Pokorny v. Getta's Garage

Shea, J.,

dissenting. In reversing the Appellate Court the majority relies primarily on the “important public policy prohibiting double recovery,” but completely overlooks the important public policy of preventing unmerited windfalls at the expense of others. See Gorham v. Farmington Motor Inn, Inc., 159 Conn. 576, 580, 271 A.2d 94 (1970). As the opinion recognizes, General Statutes § 38-174n provides for a lien by a medical insurer that has furnished benefits to an insured who has suffered an injury covered by the Workers’ Compensation Act upon any award to such an employee. It also requires the workers’ compensation carrier to reimburse the medical insurer to the extent of such lien, “provided such plan, policy or contract provides for reduction, exclusion, or coordination of benefits of the policy or plan on account of workers’ compensation benefits.”1 Although the record does not indicate that any such lien has been filed by the medical insurer that has paid the plaintiff’s bills of $175,521.43, the statute does not specify when such a lien must be filed. Apart from § 38-174n, an insurer that has paid the medical expenses of an injured employee pursuant to its insurance contract may well be entitled *464to indemnity against the primary obligor, the workers’ compensation carrier. Restatement, Restitution § 76.2

Because the insurer that has paid the plaintiff’s medical expenses has an interest in this litigation “of such a nature that a final decree cannot be made without either affecting that interest, or leaving the controversy in such condition that its final termination may be wholly inconsistent with equity and good conscience”; Shields v. Barrow, 58 U.S. (17 How.) 130, 139, 15 L. Ed. 158 (1855); we should remand the case to the trial court for joinder of that insurer as a necessary party.3 “The necessary party rules originated in equity and expressed the principle that a court of equity, once it undertook a case, would not do justice ‘by halves but would seek to clean up the whole controversy.’ ” F. James & G. Hazard, Civil Procedure § 10.11. In proceeding to adjudicate the plaintiff’s claim for medical expenses without notice to the insurer that paid them, in disregard of its right to reimbursement, we violate these principles by leaving the controversy in such a condition that either another suit to determine the *465medical insurer’s claim must be brought or the defendant workers’ compensation carrier will receive an undeserved windfall.

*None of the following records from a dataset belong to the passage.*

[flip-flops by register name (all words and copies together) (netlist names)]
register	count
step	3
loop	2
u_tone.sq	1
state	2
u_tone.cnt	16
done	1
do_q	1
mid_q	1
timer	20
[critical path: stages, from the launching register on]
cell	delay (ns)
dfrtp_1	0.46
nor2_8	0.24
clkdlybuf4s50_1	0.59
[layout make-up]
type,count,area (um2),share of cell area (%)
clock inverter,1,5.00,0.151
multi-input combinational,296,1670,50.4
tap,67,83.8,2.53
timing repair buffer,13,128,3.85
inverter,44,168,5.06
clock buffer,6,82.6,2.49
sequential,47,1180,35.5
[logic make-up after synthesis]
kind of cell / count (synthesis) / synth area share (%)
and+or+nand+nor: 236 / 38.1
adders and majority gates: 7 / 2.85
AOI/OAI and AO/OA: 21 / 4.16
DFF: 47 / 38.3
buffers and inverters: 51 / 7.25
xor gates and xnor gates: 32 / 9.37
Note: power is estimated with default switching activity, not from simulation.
--- config.mk ---
export PLATFORM = sky130hd
export DESIGN_NAME = hex_keypad_scanner
export DESIGN_NICKNAME = d
export VERILOG_FILES = /design/src/rtl/hex_keypad_pkg.sv /design/src/rtl/hex_keypad_scanner_sync.sv /design/src/rtl/hex_keypad_scanner.sv
export SDC_FILE = /design/constraint.sdc
export NUM_CORES = 1
export LEC_CHECK = 0
export BUFFER_PORTS_ARGS = -buffer_cell sky130_fd_sc_hd__buf_2
export CAP_MARGIN = 20
export CELL_PAD_IN_SITES_DETAIL_PLACEMENT = 1
export CELL_PAD_IN_SITES_GLOBAL_PLACEMENT = 2
export CORE_AREA = 2 2 74 76
export DETAILED_ROUTE_END_ITERATION = 8
export DIE_AREA = 0 0 76 78
export GPL_TIMING_DRIVEN = 0
export HOLD_SLACK_MARGIN = 0.02
export PLACE_DENSITY = 0.91
export SYNTH_ARGS = -nofsm -noshare
export SYNTH_HDL_FRONTEND = slang
export SYNTH_SLANG_ARGS = --single-unit
export TNS_END_PERCENT = 100
--- constraint.sdc ---
create_clock -name clock -period 6.65 [get_ports clock]
set_input_delay 1.33 -clock clock [delete_from_list [all_inputs] [get_ports clock]]
set_output_delay 1.33 -clock clock [all_outputs]
set_load 0.1 [all_outputs]
--- src/rtl/hex_keypad_pkg.sv ---
// hex_keypad_pkg: shared types, keymap and row-priority helper for the keypad scanner.
package hex_keypad_pkg;

    typedef enum logic [1:0] {SCAN, DEBOUNCE, PRESSED} kp_state_t;

    typedef struct packed {
        logic       any;
        logic [1:0] idx;
    } prio_t;

    // Indexed [row][col]
    localparam logic [3:0] KEYMAP [4][4] = '{
        '{4'h1, 4'h2, 4'h3, 4'hA},
        '{4'h4, 4'h5, 4'h6, 4'hB},
        '{4'h7, 4'h8, 4'h9, 4'hC},
        '{4'h0, 4'hF, 4'hE, 4'hD}
    };

    // Lowest active-low row index wins
    function automatic prio_t row_prio(input logic [3:0] r);
        prio_t p;
        p.any = ~&r;
        p.idx = ~r[0] ? 2'd0 : ~r[1] ? 2'd1 : ~r[2] ? 2'd2 : 2'd3;
        return p;
    endfunction

endpackage

--- src/rtl/hex_keypad_scanner_sync.sv ---
// sync_2ff: two-flop synchroniser, resets to all-ones (idle pulled-up rows).
module sync_2ff #(
    parameter int WIDTH = 4
) (
    input  logic             clock,
    input  logic             reset,
    input  logic [WIDTH-1:0] d,
    output logic [WIDTH-1:0] q
);
    logic [WIDTH-1:0] meta;

    always_ff @(posedge clock or posedge reset)
        if (reset) begin
            meta <= '1;
            q    <= '1;
        end else begin
            meta <= d;
            q    <= meta;
        end

endmodule
<file path="src/rtl/sclk_gen_pkg.sv">
// Shared types and default widths for the SPI serial-clock generator.
package sclk_gen_pkg;

    localparam int DEF_DIV_W = 8;
    localparam int DEF_CNT_W = 5;

    typedef enum logic [1:0] {
        ST_IDLE = 2'd0,
        ST_LEAD = 2'd1,
        ST_RUN  = 2'd2,
        ST_TAIL = 2'd3
    } state_e;

endpackage

</file>
<file path="src/rtl/sclk_gen_if.sv">
// Control/status bundle of the serial-clock generator; slave is the generator side.
interface sclk_gen_if #(
    parameter int DIV_W = sclk_gen_pkg::DEF_DIV_W,
    parameter int CNT_W = sclk_gen_pkg::DEF_CNT_W
);
    logic             start;
    logic             abort;
    logic             cpol;
    logic             cpha;
    logic [DIV_W-1:0] div;
    logic [CNT_W-1:0] nbits;
    logic             busy;
    logic             sclk;
    logic             sample;
    logic             shift;
    logic             done;

    modport master (
        output start, abort, cpol, cpha, div, nbits,
        input  busy, sclk, sample, shift, done
    );

    modport slave (
        input  start, abort, cpol, cpha, div, nbits,
        output busy, sclk, sample, shift, done
    );
endinterface

</file>
<file path="src/rtl/sclk_tick_cnt.sv">
// Half-period counter: tick fires when the count reaches div, then wraps to zero.
module sclk_tick_cnt #(
    parameter int DIV_W = 8
) (
    input  logic             clk,
    input  logic             rst_n,
    input  logic             clear,
    input  logic             enable,
    input  logic [DIV_W-1:0] div,
    output logic             tick
);
    logic [DIV_W-1:0] cnt_q, cnt_d;

    assign tick = enable && (cnt_q == div);

    always_comb begin
        cnt_d = cnt_q;
        if (clear) begin
            cnt_d = '0;
        end else if (enable) begin
            cnt_d = tick ? '0 : cnt_q + 1'b1;
        end
    end

    always_ff @(posedge clk) begin
        if (!rst_n) begin
            cnt_q <= '0;
        end else begin
            cnt_q <= cnt_d;
        end
    end
endmodule

</file>
<file path="src/rtl/sclk_gen.sv">
// SPI clock generator: one half-period of setup, 2*nbits SCLK edges, one half-period of hold.
module sclk_gen
    import sclk_gen_pkg::*;
#(
    parameter int DIV_W = DEF_DIV_W,
    parameter int CNT_W = DEF_CNT_W
) (
    input  logic      clk,
    input  logic      rst_n,
    sclk_gen_if.slave bus
);
    state_e           state_q, state_d;
    logic             sclk_q, sclk_d;
    logic             busy_q, busy_d;
    logic             sample_q, sample_d;
    logic             shift_q, shift_d;
    logic             done_q, done_d;
    logic             cpol_q, cpol_d;
    logic             cpha_q, cpha_d;
    logic [DIV_W-1:0] div_q, div_d;
    logic [CNT_W-1:0] nbits_q, nbits_d;
    logic [CNT_W:0]   edge_q, edge_d, edge_inc;
    logic             tick, cnt_clear, cnt_enable, lead_edge, last_edge;

    sclk_tick_cnt #(.DIV_W(DIV_W)) u_tick (
        .clk    (clk),
        .rst_n  (rst_n),
        .clear  (cnt_clear),
        .enable (cnt_enable),
        .div    (div_q),
        .tick   (tick)
    );

    // Holding the counter clear in IDLE guarantees it starts from 0 on entry to LEAD.
    assign cnt_clear  = (state_q == ST_IDLE);
    assign cnt_enable = (state_q != ST_IDLE);
    assign edge_inc   = edge_q + 1'b1;
    assign lead_edge  = ~edge_q[0];
    assign last_edge  = (edge_inc == {nbits_q, 1'b0});

    always_comb begin
        state_d  = state_q;
        sclk_d   = sclk_q;
        busy_d   = busy_q;
        sample_d = 1'b0;
        shift_d  = 1'b0;
        done_d   = 1'b0;
        cpol_d   = cpol_q;
        cpha_d   = cpha_q;
        div_d    = div_q;
        nbits_d  = nbits_q;
        edge_d   = edge_q;

        case (state_q)
            ST_IDLE: begin
                sclk_d = bus.cpol;
                busy_d = 1'b0;
                edge_d = '0;
                if (!bus.abort && bus.start && (bus.nbits != '0)) begin
                    cpol_d  = bus.cpol;
                    cpha_d  = bus.cpha;
                    div_d   = bus.div;
                    nbits_d = bus.nbits;
                    busy_d  = 1'b1;
                    state_d = ST_LEAD;
                end
            end
            ST_LEAD: begin
                if (tick) state_d = ST_RUN;
            end
            ST_RUN: begin
                if (tick) begin
                    sclk_d = ~sclk_q;
                    edge_d = edge_inc;
                    if (cpha_q) begin
                        shift_d  = lead_edge;
                        sample_d = ~lead_edge;
                    end else begin
                        sample_d = lead_edge;
                        shift_d  = ~lead_edge & ~last_edge;
                    end
                    if (last_edge) state_d = ST_TAIL;
                end
            end
            ST_TAIL: begin
                if (tick) begin
                    state_d = ST_IDLE;
                    busy_d  = 1'b0;
                    done_d  = 1'b1;
                end
            end
            default: state_d = ST_IDLE;
        endcase

        if ((state_q != ST_IDLE) && bus.abort) begin
            state_d  = ST_IDLE;
            busy_d   = 1'b0;
            sclk_d   = bus.cpol;
            sample_d = 1'b0;
            shift_d  = 1'b0;
            done_d   = 1'b0;
        end
    end

    always_ff @(posedge clk) begin
        if (!rst_n) begin
            state_q  <= ST_IDLE;
            sclk_q   <= bus.cpol;
            busy_q   <= 1'b0;
            sample_q <= 1'b0;
            shift_q  <= 1'b0;
            done_q   <= 1'b0;
            cpol_q   <= 1'b0;
            cpha_q   <= 1'b0;
            div_q    <= '0;
            nbits_q  <= '0;
            edge_q   <= '0;
        end else begin
            state_q  <= state_d;
            sclk_q   <= sclk_d;
            busy_q   <= busy_d;
            sample_q <= sample_d;
            shift_q  <= shift_d;
            done_q   <= done_d;
            cpol_q   <= cpol_d;
            cpha_q   <= cpha_d;
            div_q    <= div_d;
            nbits_q  <= nbits_d;
            edge_q   <= edge_d;
        end
    end

    assign bus.busy   = busy_q;
    assign bus.sclk   = sclk_q;
    assign bus.sample = sample_q;
    assign bus.shift  = shift_q;
    assign bus.done   = done_q;
endmodule

</file>
<file path="src/flat_wrapper.sv">
// flat-port wrapper written by rule: the top's interface ports become plain ports
module sclk_gen_flat import sclk_gen_pkg::*;
#(
    parameter int DIV_W = DEF_DIV_W,
    parameter int CNT_W = DEF_CNT_W
)
  (clk, rst_n, bus_start, bus_abort, bus_cpol, bus_cpha, bus_div, bus_nbits, bus_busy, bus_sclk, bus_sample, bus_shift, bus_done);
  sclk_gen_if #(.DIV_W(DIV_W), .CNT_W(CNT_W)) bus_i ();
  input  logic clk;
  input  logic rst_n;
  input wire logic [$bits(bus_i.start)-1:0] bus_start;
  input wire logic [$bits(bus_i.abort)-1:0] bus_abort;
  input wire logic [$bits(bus_i.cpol)-1:0] bus_cpol;
  input wire logic [$bits(bus_i.cpha)-1:0] bus_cpha;
  input wire logic [$bits(bus_i.div)-1:0] bus_div;
  input wire logic [$bits(bus_i.nbits)-1:0] bus_nbits;
  output wire logic [$bits(bus_i.busy)-1:0] bus_busy;
  output wire logic [$bits(bus_i.sclk)-1:0] bus_sclk;
  output wire logic [$bits(bus_i.sample)-1:0] bus_sample;
  output wire logic [$bits(bus_i.shift)-1:0] bus_shift;
  output wire logic [$bits(bus_i.done)-1:0] bus_done;
  assign bus_i.start = bus_start;
  assign bus_i.abort = bus_abort;
  assign bus_i.cpol = bus_cpol;
  assign bus_i.cpha = bus_cpha;
  assign bus_i.div = bus_div;
  assign bus_i.nbits = bus_nbits;
  assign bus_busy = bus_i.busy;
  assign bus_sclk = bus_i.sclk;
  assign bus_sample = bus_i.sample;
  assign bus_shift = bus_i.shift;
  assign bus_done = bus_i.done;
  sclk_gen #(.DIV_W(DIV_W), .CNT_W(CNT_W)) u_core (.clk(clk), .rst_n(rst_n), .bus(bus_i));
endmodule
</file>
## config.mk

```make
export PLATFORM = sky130hd
export DESIGN_NAME = ysyx_040729_idu_wb_scheduler
export DESIGN_NICKNAME = d
export VERILOG_FILES = /design/src/rtl/ysyx_040729_pkg.sv /design/src/rtl/ysyx_040729_wb_rr_arbiter.sv /design/src/rtl/ysyx_040729_idu_wb_scheduler.sv
export SDC_FILE = /design/constraint.sdc
export NUM_CORES = 1
export LEC_CHECK = 0
export ABC_CLOCK_PERIOD_IN_PS = 3700
export CORE_MARGIN = 4
export CORE_UTILIZATION = 25
export DETAILED_ROUTE_END_ITERATION = 8
export HOLD_SLACK_MARGIN = 0.03
export PLACE_DENSITY = 0.43
export REMOVE_ABC_BUFFERS = 1
export SLEW_MARGIN = 20
export SYNTH_ARGS = -nofsm -noshare
export SYNTH_HDL_FRONTEND = slang
export SYNTH_HIERARCHICAL = 1
export SYNTH_SLANG_ARGS = --single-unit
export TNS_END_PERCENT = 20
```

## constraint.sdc

```tcl
create_clock -name clock -period 3.7 [get_ports clock]
set_clock_uncertainty 0.1 [all_clocks]
set_input_delay 0.74 -clock clock [delete_from_list [all_inputs] [get_ports clock]]
set_output_delay 0.74 -clock clock [all_outputs]
set_load 0.05 [all_outputs]
```

## src/rtl/ysyx_040729_pkg.sv

```systemverilog
// Shared types and defaults for the IDU writeback scheduler slice.
package ysyx_040729_pkg;

  localparam int DEF_REGI_DEPTH = 32;
  localparam int DEF_DATA_WIDTH = 64;
  localparam int DEF_AW         = $clog2(DEF_REGI_DEPTH);

  // Pending-write counter ceiling: at most three writes in flight per register.
  localparam logic [1:0] CNT_MAX = 2'd3;

  typedef logic [DEF_AW-1:0] reg_addr_t;

  typedef struct packed {
    logic                      valid;
    reg_addr_t                 rd;
    logic [DEF_DATA_WIDTH-1:0] data;
  } wb_req_t;

endpackage

```

## src/rtl/ysyx_040729_wb_rr_arbiter.sv

```systemverilog
// Two-input round-robin arbiter for the register-file write slot.
// A grant is also the acceptance of that request.
module ysyx_040729_wb_rr_arbiter
  import ysyx_040729_pkg::*;
(
  input  logic    clock,
  input  logic    reset,
  input  wb_req_t exu_req,
  input  wb_req_t lsu_req,
  output logic    exu_gnt,
  output logic    lsu_gnt,
  output wb_req_t sel_req
);

  // Set when LSU won the most recent contention; reset favours EXU next.
  logic last_lsu;

  // Grant the sole requester, or the one not granted at the last contention.
  always_comb begin
    exu_gnt       = exu_req.valid & (~lsu_req.valid | last_lsu);
    lsu_gnt       = lsu_req.valid & (~exu_req.valid | ~last_lsu);
    sel_req       = lsu_gnt ? lsu_req : exu_req;
    sel_req.valid = exu_gnt | lsu_gnt;
  end

  // Fairness flag moves only when both sources competed.
  always_ff @(posedge clock) begin
    if (reset) begin
      last_lsu <= 1'b1;
    end else if (exu_req.valid && lsu_req.valid) begin
      last_lsu <= lsu_gnt;
    end
  end

endmodule

```

## src/rtl/ysyx_040729_idu_wb_scheduler.sv

```systemverilog
// Register-file write-port scheduler: round-robin between EXU and LSU
// writeback, one registered write stage, and a per-register pending-write
// scoreboard that drives IDU read hazards and issue back-pressure.
module ysyx_040729_idu_wb_scheduler
  import ysyx_040729_pkg::*;
#(
  parameter  int REGI_DEPTH = DEF_REGI_DEPTH,
  parameter  int DATA_WIDTH = DEF_DATA_WIDTH,
  localparam int AW         = $clog2(REGI_DEPTH)
) (
  input  logic                  clock,
  input  logic                  reset,
  input  logic                  issue_valid,
  input  logic [AW-1:0]         issue_rd,
  output logic                  issue_ready,
  input  logic [AW-1:0]         rs1,
  input  logic [AW-1:0]         rs2,
  output logic                  hazard1,
  output logic                  hazard2,
  input  logic                  exu_valid,
  input  logic [AW-1:0]         exu_rd,
  input  logic [DATA_WIDTH-1:0] exu_data,
  output logic                  exu_ready,
  input  logic                  lsu_valid,
  input  logic [AW-1:0]         lsu_rd,
  input  logic [DATA_WIDTH-1:0] lsu_data,
  output logic                  lsu_ready,
  output logic                  rf_wen,
  output logic [AW-1:0]         rf_waddr,
  output logic [DATA_WIDTH-1:0] rf_wdata
);

  // Saturating pending counter step; an increment and a decrement cancel.
  function automatic logic [1:0] cnt_next(input logic [1:0] cur,
                                          input logic       inc,
                                          input logic       dec);
    if (inc && !dec) return (cur == CNT_MAX) ? cur : cur + 2'd1;
    if (dec && !inc) return (cur == 2'd0) ? cur : cur - 2'd1;
    return cur;
  endfunction

  // A read is blocked while a write is pending, unless the only pending
  // write is on the port right now and the register file forwards it.
  function automatic logic src_hazard(input logic [AW-1:0] rs,
                                      input logic [1:0]    c,
                                      input logic          fwd);
    return (rs != '0) && (c != 2'd0) && !((c == 2'd1) && fwd);
  endfunction

  logic [1:0]    cnt [REGI_DEPTH];
  logic          issue_fire;
  wb_req_t       exu_req;
  wb_req_t       lsu_req;
  wb_req_t       sel_req;
  logic          wen_p1;
  logic [AW-1:0] waddr_p1;
  logic [DATA_WIDTH-1:0] wdata_p1;

  assign exu_req = {exu_valid, exu_rd, exu_data};
  assign lsu_req = {lsu_valid, lsu_rd, lsu_data};

  ysyx_040729_wb_rr_arbiter u_arb (
    .clock   (clock),
    .reset   (reset),
    .exu_req (exu_req),
    .lsu_req (lsu_req),
    .exu_gnt (exu_ready),
    .lsu_gnt (lsu_ready),
    .sel_req (sel_req)
  );

  // Issue back-pressure and read hazards, seen against this cycle's commit.
  always_comb begin
    issue_ready = !((issue_rd != '0) && (cnt[issue_rd] == CNT_MAX) &&
                    !(rf_wen && (rf_waddr == issue_rd)));
    issue_fire  = issue_valid && issue_ready;
    hazard1     = src_hazard(rs1, cnt[rs1], rf_wen && (rf_waddr == rs1));
    hazard2     = src_hazard(rs2, cnt[rs2], rf_wen && (rf_waddr == rs2));
  end

  // Scoreboard: count up on issue, down on commit; x0 is never tracked.
  always_ff @(posedge clock) begin
    if (reset) begin
      for (int i = 0; i < REGI_DEPTH; i++) cnt[i] <= 2'd0;
    end else begin
      cnt[0] <= 2'd0;
      for (int i = 1; i < REGI_DEPTH; i++) begin
        cnt[i] <= cnt_next(cnt[i],
                           issue_fire && (issue_rd == AW'(i)),
                           rf_wen && (rf_waddr == AW'(i)));
      end
    end
  end

  // Stage p0 -> p1: accepted request becomes the register-file write.
  always_ff @(posedge clock) begin
    if (reset) begin
      wen_p1   <= 1'b0;
      waddr_p1 <= '0;
      wdata_p1 <= '0;
    end else begin
      wen_p1 <= sel_req.valid && (sel_req.rd != '0);
      if (sel_req.valid) begin
        waddr_p1 <= sel_req.rd;
        wdata_p1 <= sel_req.data;
      end
    end
  end

  assign rf_wen   = wen_p1;
  assign rf_waddr = waddr_p1;
  assign rf_wdata = wdata_p1;

endmodule
```

==> results.py <==
metrics = {
    "pwr": {
        "p_comb_frac": 0.237,
        "p_int_mw": 3.05,
        "leakagePower_nw": 5.09,
        "swShare": 0.304,
        "ir_worst_vdd_mv": 0.321,
        "seqPwrFrac": 0.352,
        "pwr-share-clk": 0.411,
        "p_switching_mw": 1.33,
        "p_per_area_nw_per_um2": 339,
    },
    "global_route": {
        "antenna_found_initial": 1,
        "grt_pass1_vias": 8444,
        "grt_pass1_wl_mm": 50.3,
        "grt_use_total": 0.168,
        "overflow": 0,
        "grt_max_degree": 134,
    },
    "sta": {
        "slew_violations": 0,
        "setup_ws_ns": 0.0556,
        "post-route-min-period_ns": 3.64,
        "finalCritPeriodShare": 0.985,
        "setup_viol": 0,
        "hold_viol_final": 0,
        "max_freq_ghz": 0.274,
        "max-slew-margin-rel": 0.482,
        "rsz0062_at_grt": "true",
        "worst_pin_slew_ns": 0.766,
    },
    "placement": {
        "dpl.hpwl_mm": 25.2,
        "pre_cts_slack_ns": -0.230,
        "place_inst": 1735,
        "numPortBuffers": 232,
        "routabilityCongestion": 0.827,
        "placed_cell_area_um2": 12200,
    },
    "final_layout": {
        "final_cell_area_um2": 12900,
        "final_cell_mix": "clkdlybuf4s50_1, nor2_1, dfxtp_1",
        "final_common_cell": "clkdlybuf4s50_1",
        "fillers": 3601,
        "final_nets": 1490,
        "fin_cells": 1775,
        "area_growth_pct": 44.3,
        "diodes": 0,
        "drive_gt1_frac": 0.176,
    },
    "worst_setup_path": {
        "cp-start-kind": "primary input",
        "cp_num_buf_inv": 3,
        "arrival_ns": 2.80,
        "crit_type": "in2out",
        "timing.rr.start": "cnt[18][0]$_SDFFE_PP0P_",
        "ff2ff_setup_slack_ns": 0.57,
        "critical_path.slowest_cell": "clkdlybuf4s50_1",
        "r2r-end": "cnt[21][0]$_SDFFE_PP0P_",
        "critPathMaxStageDelay_ns": 0.51,
        "cp_num_cells": 7,
        "crit_chain": "clkdlybuf4s50_1 > buf_12 > mux4_2 > mux4_2 > a221o_1 > o2bb2ai_1 > buf_4",
        "r2r_cells": 12,
        "path_delay_family": "buffers and inverters",
        "end_kind": "output port",
        "critPathLaunch": "rs1[2]",
        "crit_required_ns": 2.86,
        "worstPathMaxFanout": 13,
        "cpMostUsedCell": "mux4_2",
        "cp-endpoint": "hazard1",
    },
    "cts": {
        "path_clk_slew_ns": 0.06,
        "numCtsBuffers": 17,
        "cts_root_buffer": "clkbuf_16",
        "cts_tree": "built",
        "clockBufferDepth": 2,
        "clk_latency_ns": 0.44,
        "htree_levels": 4,
        "cts.sinks": 133,
    },
    "routing": {
        "drc_errors": 0,
        "first_iter_violations": 500,
        "first_pass_iters": 5,
        "ant_nets": 0,
        "wl_mm": 33.3,
        "dr_total_vias": 8446,
        "viasPerCell": 4.76,
        "detail_route.wl_per_cell_um": 18.7,
    },
    "floorplan": {
        "start_util": 0.253,
        "die_w_um": 197,
        "placementRows": 69,
        "ios": 233,
        "die_h_um": 197,
        "die_area_um2": 38900,
        "fp.coreArea_um2": 35500,
    },
    "logic_synthesis": {
        "synthCells": 1038,
        "ys_seq_area_frac": 0.297,
        "ys_async_sr_fraction": 0,
        "synth-seq-cells": 133,
        "syn_area_um2": 8960,
        "synth_area_per_cell_um2": 8.64,
        "synth_edf_count": 0,
        "synth_warnings": 6,
        "yosysUniqueCellTypes": 55,
        "synthFlopType": "dfxtp_1",
    },
    "hold_path": {
        "holdPathStages": 2,
        "hp-class": "reg2reg",
    },
    "run": {
        "cap_violations": 0,
    },
    "status": {
        "status": "finished, final reports clean",
    },
}
==> cells by family after synthesis <==
logic type,Yosys count,share of synthesized area
compound gates,192,0.128
fa+ha+maj,31,0.0433
flops,133,0.297
simple gates,382,0.196
xor+xnor,15,0.0147
mux,197,0.273
buf+inv,88,0.0479
==> final cells by class <==
| cell class | instances | area [um^2] | share of cell area |
|---|---|---|---|
| sequential | 133 | 2660 | 0.206 |
| multi-input combinational | 817 | 5920 | 0.458 |
| timing repair buffer | 311 | 3090 | 0.239 |
| inverter | 21 | 78.8 | 0.00610 |
| clock inverter | 15 | 178 | 0.0137 |
| tap | 461 | 577 | 0.0446 |
| clock buffer | 17 | 425 | 0.0329 |
==> metal layers <==
layer / track usage / wire length [um] / up-vias
met5: 0 / 13 / -
met4: 0.0339 / 328 / 2
met3: 0.0655 / 3050 / 17
met2: 0.271 / 15000 / 273
met1: 0.216 / 14900 / 3919
li1: - / - / 4235
==> power by group through the flow <==
stage | clock [mW] | sequential, mW | combinational (mW)
after detailed placement | 0 | 1.57 | 1.04
final | 1.80 | 1.54 | 1.04
after CTS | 1.86 | 1.54 | 1.05
after global placement | 0 | 1.57 | 1.04
after global routing | 1.91 | 1.55 | 1.10
after floorplan | 0 | 1.78 | 0.301
==> cell usage after synthesis, drive strengths merged (12+ instances only) <==
master,number,area [um^2]
nor2,136,510
dfxtp,133,2660
nand2,93,349
mux2i,90,901
mux2,77,867
a21oi,66,330
o21ai,66,330
nor3,46,230
nand2b,37,231
buf,36,234
clkbuf,31,116
ha,31,388
mux4,30,676
nor2b,29,181
inv,21,78.8
o22ai,17,106
nand3,16,80.1
a21o,14,105
xor2,12,105
==> state kept, by name, indices dropped and copies added (netlist names) <==
signal and count:
cnt 62, rf_wdata 64, u_arb/last_lsu 1, rf_waddr 5, rf_wen 1
==> worst min-delay path by stage <==
| stage | endpoint | start |
|---|---|---|
| 2_1_floorplan | cnt[6][1]$_SDFFE_PP0P_ | cnt[6][0]$_SDFFE_PP0P_ |
| 3_3_place_gp | rf_wdata[24]$_SDFFE_PP0P_ | rf_wdata[24]$_SDFFE_PP0P_ |
| 3_5_place_dp | rf_wdata[47]$_SDFFE_PP0P_ | rf_wdata[47]$_SDFFE_PP0P_ |
| 4_1_cts | rf_wdata[47]$_SDFFE_PP0P_ | rf_wdata[47]$_SDFFE_PP0P_ |
| 5_1_grt | rf_wdata[54]$_SDFFE_PP0P_ | rf_wdata[54]$_SDFFE_PP0P_ |
| 6_report | rf_wdata[47]$_SDFFE_PP0P_ | rf_wdata[47]$_SDFFE_PP0P_ |
==> worst reg2reg max path: cells and delay by family (launching register included) <==
family                     cells  cell delay (ns)
and+or+nand+nor                4             0.36
AOI/OAI and AO/OA              4             0.81
adders and majority gates      1             0.32
muxes                          1             0.48
buffers and inverters          2             0.44
DFF                            1             0.49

It is inconceivable that a court should attempt to decide a dispute between two thieves over property in the possession of one of them belonging to an owner whose identity is known or ascertainable without notifying him and providing an opportunity for assertion of his rights. That grotesquerie is not so far removed from the present case, in which the workers’ compensation commissioner, without notice to the medical insurer, undertook to resolve claims to the sum representing the medical expenses by one party, who seeks to recover expenses he has never incurred, and by another, which asserts entitlement to a windfall resulting from the failure of the medical insurer thus far to file a statutory lien or otherwise pursue its right of reimbursement. This court ought not to be restricted to such distasteful choices when the alternative of requiring joinder of the medical insurer is available for a complete resolution of the controversy.

Accordingly, I dissent.

The record does not indicate whether the plaintiffs medical insurance policy contained a provision relating to workers’ compensation.

The Restatement of Restitution § 76 provides: “A person who, in whole or in part, has discharged a duty which is owed by him but which as between himself and another should have been discharged by the other, is entitled to indemnity from the other, unless the payor is barred by the wrongful nature of his conduct.”

The quotation from Shields v. Barrow, 58 U.S. (17 How.) 130, 139, 15 L. Ed. 158 (1855), refers to “indispensable parties,” not merely “necessary parties.” The latter are defined as “[p]ersons having an interest in the controversy, and who ought to be made parties, in order that the court may act on that rule which requires it to decide on, and finally determine the entire controversy, and do complete justice, by adjusting all the rights involved in it.” Id. Despite the overlap in the two definitions, the medical insurer is more properly characterized as a necessary rather than an indispensable party at this point of the proceeding in this case because its rights are not affected by the determination reached by the majority, which rejects the claim of the employee. If the employee had prevailed, the medical insurer might well have been an indispensable party since the fund to which its lien relates might have disappeared.